→ Aim of the task:
What you return must be an exact copy of the lines in the listing below between the line holding "export DESIGN_NICKNAME = vc_input_buffer" and the line holding "set_load 0.01 [all_outputs]", inclusive, and nothing more.

→ Records to use:
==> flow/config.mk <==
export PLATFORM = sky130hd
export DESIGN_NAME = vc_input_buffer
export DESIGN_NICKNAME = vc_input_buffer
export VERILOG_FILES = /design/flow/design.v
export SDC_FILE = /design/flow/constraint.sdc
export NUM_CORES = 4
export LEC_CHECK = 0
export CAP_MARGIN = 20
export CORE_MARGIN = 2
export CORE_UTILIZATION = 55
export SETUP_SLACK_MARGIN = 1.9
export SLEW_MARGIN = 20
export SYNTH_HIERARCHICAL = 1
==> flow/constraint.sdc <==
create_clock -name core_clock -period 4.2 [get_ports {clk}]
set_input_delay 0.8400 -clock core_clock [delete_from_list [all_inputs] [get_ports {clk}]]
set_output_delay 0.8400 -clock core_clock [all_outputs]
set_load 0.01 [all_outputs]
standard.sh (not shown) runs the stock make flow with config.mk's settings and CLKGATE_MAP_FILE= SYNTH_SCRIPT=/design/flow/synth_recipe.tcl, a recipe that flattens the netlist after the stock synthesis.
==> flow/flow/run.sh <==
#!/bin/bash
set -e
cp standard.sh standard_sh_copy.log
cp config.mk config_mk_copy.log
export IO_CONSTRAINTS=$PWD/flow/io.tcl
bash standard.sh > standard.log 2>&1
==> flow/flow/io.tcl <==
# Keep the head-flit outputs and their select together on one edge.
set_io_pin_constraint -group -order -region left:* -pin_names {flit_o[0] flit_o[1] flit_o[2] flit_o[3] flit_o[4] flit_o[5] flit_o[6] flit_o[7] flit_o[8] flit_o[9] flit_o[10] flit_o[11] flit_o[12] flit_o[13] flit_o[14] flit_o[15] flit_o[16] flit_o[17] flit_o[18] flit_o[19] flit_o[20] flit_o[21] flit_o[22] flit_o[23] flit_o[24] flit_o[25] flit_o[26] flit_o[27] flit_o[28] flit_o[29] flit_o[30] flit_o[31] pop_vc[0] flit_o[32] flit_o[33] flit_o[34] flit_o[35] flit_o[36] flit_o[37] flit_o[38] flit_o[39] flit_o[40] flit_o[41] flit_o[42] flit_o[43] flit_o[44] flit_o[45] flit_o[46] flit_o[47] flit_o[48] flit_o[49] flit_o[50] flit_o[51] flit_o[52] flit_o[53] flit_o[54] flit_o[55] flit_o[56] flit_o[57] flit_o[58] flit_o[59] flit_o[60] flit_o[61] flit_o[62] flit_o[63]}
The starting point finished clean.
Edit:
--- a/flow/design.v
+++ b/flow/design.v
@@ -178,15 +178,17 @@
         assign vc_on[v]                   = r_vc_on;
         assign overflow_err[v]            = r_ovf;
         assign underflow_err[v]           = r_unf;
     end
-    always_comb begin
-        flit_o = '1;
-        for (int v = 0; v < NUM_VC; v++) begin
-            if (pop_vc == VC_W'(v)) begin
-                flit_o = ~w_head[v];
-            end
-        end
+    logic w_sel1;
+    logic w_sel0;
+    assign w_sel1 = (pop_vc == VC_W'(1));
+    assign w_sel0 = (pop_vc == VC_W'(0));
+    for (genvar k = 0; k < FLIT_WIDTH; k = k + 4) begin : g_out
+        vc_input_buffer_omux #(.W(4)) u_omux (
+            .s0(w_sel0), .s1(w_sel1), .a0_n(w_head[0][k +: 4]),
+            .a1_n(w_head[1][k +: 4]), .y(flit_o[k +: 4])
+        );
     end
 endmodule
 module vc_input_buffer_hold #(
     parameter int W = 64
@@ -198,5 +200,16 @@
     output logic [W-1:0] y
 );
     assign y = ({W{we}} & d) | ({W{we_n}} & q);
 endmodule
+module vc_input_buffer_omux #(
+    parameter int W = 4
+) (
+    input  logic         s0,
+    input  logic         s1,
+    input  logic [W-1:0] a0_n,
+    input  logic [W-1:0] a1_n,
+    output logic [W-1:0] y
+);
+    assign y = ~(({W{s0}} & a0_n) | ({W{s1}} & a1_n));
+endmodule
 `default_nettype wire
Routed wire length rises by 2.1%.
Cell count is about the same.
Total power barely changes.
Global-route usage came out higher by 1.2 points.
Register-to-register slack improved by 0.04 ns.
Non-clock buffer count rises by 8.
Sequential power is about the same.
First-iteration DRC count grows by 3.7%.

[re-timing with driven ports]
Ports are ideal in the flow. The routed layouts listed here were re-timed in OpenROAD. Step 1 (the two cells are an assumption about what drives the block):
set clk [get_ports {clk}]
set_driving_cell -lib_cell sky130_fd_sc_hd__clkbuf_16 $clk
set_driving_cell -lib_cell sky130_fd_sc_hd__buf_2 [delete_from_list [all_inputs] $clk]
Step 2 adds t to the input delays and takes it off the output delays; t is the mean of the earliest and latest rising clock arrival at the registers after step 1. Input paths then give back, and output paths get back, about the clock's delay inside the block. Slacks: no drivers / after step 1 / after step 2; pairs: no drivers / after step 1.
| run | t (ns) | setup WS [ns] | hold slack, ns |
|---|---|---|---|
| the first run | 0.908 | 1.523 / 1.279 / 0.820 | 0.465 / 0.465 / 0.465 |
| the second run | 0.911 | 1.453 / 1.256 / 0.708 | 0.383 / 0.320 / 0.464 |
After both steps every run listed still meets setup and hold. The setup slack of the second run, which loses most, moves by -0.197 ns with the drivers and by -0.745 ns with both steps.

→ Response to this exercise:
export DESIGN_NICKNAME = vc_input_buffer
export VERILOG_FILES = /design/flow/design.v
export SDC_FILE = /design/flow/constraint.sdc
export NUM_CORES = 4
export LEC_CHECK = 0
export CAP_MARGIN = 20
export CORE_MARGIN = 2
export CORE_UTILIZATION = 55
export SETUP_SLACK_MARGIN = 1.9
export SLEW_MARGIN = 20
export SYNTH_HIERARCHICAL = 1
==> flow/constraint.sdc <==
create_clock -name core_clock -period 4.2 [get_ports {clk}]
set_input_delay 0.8400 -clock core_clock [delete_from_list [all_inputs] [get_ports {clk}]]
set_output_delay 0.8400 -clock core_clock [all_outputs]
set_load 0.01 [all_outputs]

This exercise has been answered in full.